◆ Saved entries
■ ■ ■ ■ ■

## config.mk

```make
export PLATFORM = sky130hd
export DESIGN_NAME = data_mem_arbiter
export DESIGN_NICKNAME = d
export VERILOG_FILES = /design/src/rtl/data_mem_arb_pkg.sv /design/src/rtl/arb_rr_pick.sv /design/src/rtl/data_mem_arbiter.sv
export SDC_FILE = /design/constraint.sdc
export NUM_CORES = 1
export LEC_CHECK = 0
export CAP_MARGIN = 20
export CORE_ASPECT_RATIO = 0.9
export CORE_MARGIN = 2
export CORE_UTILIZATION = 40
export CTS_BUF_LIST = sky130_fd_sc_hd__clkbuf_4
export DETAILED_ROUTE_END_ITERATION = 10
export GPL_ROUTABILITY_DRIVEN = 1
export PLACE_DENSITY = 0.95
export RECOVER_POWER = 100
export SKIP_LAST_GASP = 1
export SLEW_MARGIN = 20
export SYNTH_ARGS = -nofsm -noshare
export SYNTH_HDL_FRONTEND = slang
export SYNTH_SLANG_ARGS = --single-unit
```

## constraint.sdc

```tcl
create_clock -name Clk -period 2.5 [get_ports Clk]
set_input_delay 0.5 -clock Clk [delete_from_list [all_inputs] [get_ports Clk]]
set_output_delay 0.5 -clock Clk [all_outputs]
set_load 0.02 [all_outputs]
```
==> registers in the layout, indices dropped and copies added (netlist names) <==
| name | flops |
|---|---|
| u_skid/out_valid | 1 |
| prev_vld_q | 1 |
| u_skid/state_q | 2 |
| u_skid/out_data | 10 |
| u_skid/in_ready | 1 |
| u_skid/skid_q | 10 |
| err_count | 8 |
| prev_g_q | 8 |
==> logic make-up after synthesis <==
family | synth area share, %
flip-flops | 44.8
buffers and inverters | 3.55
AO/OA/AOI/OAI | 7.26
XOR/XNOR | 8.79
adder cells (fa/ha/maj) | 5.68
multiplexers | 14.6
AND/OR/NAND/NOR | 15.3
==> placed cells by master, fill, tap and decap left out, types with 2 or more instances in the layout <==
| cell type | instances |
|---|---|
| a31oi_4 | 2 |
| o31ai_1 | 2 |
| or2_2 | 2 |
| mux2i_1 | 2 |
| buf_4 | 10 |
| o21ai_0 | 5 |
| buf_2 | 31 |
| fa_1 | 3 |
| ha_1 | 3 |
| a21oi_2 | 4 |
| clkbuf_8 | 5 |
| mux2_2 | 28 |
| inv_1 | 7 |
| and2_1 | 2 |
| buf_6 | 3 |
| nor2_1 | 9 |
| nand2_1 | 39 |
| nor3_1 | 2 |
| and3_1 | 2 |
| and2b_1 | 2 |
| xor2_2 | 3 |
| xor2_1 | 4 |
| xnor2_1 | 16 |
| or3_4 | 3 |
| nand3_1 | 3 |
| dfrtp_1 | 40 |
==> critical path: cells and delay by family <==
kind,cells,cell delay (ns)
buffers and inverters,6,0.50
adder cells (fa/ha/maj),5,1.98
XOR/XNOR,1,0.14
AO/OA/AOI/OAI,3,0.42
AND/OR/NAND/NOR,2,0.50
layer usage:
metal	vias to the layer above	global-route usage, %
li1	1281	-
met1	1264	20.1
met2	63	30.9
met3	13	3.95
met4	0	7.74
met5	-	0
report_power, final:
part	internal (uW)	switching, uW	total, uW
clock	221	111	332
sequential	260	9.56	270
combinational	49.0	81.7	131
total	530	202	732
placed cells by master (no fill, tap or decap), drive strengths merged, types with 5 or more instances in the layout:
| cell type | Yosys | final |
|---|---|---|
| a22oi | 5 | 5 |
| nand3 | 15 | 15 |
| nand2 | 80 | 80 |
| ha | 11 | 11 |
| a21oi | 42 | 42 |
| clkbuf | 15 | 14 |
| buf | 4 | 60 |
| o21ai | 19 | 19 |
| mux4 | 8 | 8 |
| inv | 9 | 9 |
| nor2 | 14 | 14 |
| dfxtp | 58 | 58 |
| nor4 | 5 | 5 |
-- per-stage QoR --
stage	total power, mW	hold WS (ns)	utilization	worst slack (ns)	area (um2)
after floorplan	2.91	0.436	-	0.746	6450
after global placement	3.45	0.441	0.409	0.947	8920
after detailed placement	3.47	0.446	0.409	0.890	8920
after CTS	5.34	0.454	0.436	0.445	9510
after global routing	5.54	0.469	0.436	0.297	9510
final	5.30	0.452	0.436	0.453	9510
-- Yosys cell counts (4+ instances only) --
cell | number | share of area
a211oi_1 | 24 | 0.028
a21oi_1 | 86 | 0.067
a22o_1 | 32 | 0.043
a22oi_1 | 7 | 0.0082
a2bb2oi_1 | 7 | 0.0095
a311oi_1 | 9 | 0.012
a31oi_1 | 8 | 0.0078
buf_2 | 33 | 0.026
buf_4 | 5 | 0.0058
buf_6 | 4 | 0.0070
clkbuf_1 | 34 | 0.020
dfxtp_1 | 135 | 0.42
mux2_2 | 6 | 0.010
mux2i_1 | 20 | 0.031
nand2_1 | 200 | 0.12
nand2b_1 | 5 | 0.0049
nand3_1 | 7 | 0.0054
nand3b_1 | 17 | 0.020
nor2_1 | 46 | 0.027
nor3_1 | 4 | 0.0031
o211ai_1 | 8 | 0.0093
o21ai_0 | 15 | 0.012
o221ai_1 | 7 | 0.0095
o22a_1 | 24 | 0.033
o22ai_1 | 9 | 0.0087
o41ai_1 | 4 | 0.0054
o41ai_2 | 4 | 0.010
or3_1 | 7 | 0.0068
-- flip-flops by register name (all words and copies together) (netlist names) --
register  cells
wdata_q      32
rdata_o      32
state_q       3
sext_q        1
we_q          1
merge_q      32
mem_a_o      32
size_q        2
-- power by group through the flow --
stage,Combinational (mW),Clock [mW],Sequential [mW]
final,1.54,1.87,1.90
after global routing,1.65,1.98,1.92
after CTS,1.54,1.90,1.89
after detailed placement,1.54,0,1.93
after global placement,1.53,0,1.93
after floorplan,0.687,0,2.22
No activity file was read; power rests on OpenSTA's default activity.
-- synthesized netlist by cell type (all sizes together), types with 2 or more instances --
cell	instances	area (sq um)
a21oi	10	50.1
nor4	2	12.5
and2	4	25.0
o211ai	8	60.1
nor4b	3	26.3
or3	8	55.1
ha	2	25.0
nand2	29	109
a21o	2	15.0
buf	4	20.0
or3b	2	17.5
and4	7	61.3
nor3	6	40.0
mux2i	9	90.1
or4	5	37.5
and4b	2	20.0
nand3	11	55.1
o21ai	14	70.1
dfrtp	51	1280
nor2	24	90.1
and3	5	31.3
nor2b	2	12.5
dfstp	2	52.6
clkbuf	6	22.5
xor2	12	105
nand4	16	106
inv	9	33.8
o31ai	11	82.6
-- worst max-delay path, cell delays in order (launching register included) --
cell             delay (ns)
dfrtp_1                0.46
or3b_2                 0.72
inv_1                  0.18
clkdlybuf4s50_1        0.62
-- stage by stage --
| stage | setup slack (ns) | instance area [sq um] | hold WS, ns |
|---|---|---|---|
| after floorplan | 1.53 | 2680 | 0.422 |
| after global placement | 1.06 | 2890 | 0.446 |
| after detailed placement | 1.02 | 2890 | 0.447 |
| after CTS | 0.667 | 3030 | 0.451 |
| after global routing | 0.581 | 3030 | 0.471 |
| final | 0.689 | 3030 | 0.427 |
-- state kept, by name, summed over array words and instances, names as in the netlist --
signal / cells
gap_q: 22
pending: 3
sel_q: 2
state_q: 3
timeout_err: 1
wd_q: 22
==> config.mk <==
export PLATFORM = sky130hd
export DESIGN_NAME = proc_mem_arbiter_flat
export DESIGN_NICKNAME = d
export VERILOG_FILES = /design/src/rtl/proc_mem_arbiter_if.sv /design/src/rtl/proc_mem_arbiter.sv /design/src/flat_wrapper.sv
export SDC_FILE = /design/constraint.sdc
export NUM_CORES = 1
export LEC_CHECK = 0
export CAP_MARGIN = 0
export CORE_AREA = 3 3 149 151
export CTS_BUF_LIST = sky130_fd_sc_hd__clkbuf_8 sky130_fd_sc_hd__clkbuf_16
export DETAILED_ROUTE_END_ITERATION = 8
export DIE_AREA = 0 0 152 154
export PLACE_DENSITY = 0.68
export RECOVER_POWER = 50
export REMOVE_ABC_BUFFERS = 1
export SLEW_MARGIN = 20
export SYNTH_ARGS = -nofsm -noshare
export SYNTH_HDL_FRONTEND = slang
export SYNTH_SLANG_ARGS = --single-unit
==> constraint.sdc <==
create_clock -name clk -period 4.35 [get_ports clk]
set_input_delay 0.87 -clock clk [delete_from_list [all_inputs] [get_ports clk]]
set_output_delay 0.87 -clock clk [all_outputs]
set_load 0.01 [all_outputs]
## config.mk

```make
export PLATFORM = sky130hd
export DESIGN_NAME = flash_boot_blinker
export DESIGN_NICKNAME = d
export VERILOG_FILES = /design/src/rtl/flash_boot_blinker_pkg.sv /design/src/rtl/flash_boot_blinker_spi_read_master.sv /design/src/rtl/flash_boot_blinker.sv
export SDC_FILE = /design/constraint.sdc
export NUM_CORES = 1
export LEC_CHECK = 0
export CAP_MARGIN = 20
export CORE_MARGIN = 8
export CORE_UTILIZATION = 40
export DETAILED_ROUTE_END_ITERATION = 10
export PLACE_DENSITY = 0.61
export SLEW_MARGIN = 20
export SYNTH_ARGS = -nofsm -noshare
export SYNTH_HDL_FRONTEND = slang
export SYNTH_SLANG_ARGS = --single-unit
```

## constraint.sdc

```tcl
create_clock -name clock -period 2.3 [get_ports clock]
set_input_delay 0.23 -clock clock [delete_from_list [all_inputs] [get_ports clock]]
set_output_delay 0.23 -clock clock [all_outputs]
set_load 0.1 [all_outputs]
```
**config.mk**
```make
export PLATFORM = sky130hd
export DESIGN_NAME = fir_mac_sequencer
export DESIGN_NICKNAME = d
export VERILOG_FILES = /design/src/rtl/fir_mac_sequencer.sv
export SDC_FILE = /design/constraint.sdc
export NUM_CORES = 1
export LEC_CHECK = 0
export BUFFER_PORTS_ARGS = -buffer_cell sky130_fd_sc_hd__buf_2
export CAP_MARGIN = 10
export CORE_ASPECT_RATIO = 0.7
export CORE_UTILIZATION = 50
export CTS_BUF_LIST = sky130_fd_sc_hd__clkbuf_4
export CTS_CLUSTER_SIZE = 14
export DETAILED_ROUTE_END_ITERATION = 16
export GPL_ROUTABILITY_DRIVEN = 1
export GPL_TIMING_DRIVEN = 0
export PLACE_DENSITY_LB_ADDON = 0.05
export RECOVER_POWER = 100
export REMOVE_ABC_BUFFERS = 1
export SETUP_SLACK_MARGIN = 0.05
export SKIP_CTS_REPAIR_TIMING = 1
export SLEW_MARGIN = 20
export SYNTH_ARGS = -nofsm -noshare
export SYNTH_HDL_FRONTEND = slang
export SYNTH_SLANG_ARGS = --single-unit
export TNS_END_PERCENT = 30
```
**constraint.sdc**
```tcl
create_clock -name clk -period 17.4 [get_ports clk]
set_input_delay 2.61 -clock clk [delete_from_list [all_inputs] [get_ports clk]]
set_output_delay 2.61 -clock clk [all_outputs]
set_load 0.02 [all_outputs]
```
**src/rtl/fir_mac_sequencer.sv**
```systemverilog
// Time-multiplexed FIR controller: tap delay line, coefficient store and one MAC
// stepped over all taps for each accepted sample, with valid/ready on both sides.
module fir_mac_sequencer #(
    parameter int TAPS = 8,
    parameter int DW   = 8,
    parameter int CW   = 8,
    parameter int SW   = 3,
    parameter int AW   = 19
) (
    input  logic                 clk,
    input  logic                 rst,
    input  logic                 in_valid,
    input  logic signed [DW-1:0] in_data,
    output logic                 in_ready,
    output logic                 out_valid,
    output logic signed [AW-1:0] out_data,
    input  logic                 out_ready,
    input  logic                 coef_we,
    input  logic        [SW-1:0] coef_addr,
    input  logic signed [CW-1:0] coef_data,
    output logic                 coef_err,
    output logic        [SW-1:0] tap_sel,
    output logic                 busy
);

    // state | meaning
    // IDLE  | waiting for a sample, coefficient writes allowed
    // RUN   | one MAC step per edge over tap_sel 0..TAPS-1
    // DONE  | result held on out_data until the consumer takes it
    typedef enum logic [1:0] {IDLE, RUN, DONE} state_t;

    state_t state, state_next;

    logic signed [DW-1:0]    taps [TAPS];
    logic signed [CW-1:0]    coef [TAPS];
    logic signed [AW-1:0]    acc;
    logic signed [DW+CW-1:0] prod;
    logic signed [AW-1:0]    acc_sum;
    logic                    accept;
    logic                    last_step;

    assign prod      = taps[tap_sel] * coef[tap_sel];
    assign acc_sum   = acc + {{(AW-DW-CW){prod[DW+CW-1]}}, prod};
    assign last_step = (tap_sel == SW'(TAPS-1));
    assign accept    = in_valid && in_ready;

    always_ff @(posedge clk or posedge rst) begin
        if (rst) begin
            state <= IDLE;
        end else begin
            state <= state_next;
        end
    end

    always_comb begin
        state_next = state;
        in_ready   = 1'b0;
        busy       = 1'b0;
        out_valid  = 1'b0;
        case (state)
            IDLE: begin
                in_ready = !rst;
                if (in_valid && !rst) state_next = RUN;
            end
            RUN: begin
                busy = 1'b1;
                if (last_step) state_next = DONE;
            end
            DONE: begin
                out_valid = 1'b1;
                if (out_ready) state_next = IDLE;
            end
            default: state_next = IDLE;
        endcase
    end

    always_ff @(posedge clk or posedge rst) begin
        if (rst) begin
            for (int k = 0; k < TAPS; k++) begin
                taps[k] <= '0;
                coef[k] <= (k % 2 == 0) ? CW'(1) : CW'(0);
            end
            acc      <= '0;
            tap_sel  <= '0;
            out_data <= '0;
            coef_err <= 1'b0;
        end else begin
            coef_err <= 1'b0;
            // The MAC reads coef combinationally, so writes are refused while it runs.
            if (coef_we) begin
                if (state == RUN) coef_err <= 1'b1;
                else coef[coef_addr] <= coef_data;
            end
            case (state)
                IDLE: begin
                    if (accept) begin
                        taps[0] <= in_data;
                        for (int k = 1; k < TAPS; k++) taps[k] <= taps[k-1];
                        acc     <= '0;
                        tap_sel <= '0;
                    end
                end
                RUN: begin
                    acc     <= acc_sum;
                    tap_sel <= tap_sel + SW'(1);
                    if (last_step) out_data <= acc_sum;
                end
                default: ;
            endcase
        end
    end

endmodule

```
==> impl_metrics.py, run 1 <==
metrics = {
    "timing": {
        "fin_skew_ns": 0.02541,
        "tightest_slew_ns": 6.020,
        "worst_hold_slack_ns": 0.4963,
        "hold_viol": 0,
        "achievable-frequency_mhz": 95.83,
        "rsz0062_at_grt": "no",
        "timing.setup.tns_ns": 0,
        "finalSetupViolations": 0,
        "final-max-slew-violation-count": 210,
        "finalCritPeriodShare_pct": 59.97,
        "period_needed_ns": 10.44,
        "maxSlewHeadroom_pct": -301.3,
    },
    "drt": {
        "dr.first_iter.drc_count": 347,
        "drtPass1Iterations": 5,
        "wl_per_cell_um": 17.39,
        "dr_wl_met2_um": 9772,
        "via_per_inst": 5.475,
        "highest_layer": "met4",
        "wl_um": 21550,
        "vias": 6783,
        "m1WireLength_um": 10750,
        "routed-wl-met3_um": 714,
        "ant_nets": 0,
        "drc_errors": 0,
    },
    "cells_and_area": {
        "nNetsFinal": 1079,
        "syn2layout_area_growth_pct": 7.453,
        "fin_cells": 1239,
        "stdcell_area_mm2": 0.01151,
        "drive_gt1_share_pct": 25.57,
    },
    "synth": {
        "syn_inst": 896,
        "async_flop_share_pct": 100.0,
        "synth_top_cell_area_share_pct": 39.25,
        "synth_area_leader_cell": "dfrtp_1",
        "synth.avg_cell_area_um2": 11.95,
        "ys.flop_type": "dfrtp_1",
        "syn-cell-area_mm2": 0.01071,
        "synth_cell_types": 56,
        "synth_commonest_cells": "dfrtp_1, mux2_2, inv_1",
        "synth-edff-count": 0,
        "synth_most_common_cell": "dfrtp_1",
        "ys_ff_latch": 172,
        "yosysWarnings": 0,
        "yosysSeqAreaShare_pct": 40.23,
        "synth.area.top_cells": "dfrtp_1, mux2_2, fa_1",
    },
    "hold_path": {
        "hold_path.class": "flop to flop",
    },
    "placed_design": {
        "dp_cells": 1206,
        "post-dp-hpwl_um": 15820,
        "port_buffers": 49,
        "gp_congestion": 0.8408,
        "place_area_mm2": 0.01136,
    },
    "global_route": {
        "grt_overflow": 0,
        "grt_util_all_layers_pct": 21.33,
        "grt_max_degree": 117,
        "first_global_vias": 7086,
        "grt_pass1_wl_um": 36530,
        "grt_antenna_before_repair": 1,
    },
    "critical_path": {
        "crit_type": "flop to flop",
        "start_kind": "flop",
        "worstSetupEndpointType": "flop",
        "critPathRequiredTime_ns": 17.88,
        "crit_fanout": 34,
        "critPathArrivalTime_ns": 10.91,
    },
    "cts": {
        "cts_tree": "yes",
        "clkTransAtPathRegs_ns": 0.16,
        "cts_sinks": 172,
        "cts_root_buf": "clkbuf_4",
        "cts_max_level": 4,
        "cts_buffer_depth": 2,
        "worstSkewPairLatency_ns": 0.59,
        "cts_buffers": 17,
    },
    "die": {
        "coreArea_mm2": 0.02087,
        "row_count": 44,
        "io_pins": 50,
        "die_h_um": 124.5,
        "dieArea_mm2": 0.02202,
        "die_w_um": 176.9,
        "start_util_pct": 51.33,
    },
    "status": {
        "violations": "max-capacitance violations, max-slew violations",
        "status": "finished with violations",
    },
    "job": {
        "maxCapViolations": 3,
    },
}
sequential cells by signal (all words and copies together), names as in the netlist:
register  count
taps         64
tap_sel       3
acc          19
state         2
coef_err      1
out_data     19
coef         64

■ ■ ■ ■ ■

Using the records above, copy word for word the line with "registers in the", the line with "master, fill, tap", and every line between them.

◆ Solution to this problem
==> registers in the layout, indices dropped and copies added (netlist names) <==
| name | flops |
|---|---|
| u_skid/out_valid | 1 |
| prev_vld_q | 1 |
| u_skid/state_q | 2 |
| u_skid/out_data | 10 |
| u_skid/in_ready | 1 |
| u_skid/skid_q | 10 |
| err_count | 8 |
| prev_g_q | 8 |
==> logic make-up after synthesis <==
family | synth area share, %
flip-flops | 44.8
buffers and inverters | 3.55
AO/OA/AOI/OAI | 7.26
XOR/XNOR | 8.79
adder cells (fa/ha/maj) | 5.68
multiplexers | 14.6
AND/OR/NAND/NOR | 15.3
==> placed cells by master, fill, tap and decap left out, types with 2 or more instances in the layout <==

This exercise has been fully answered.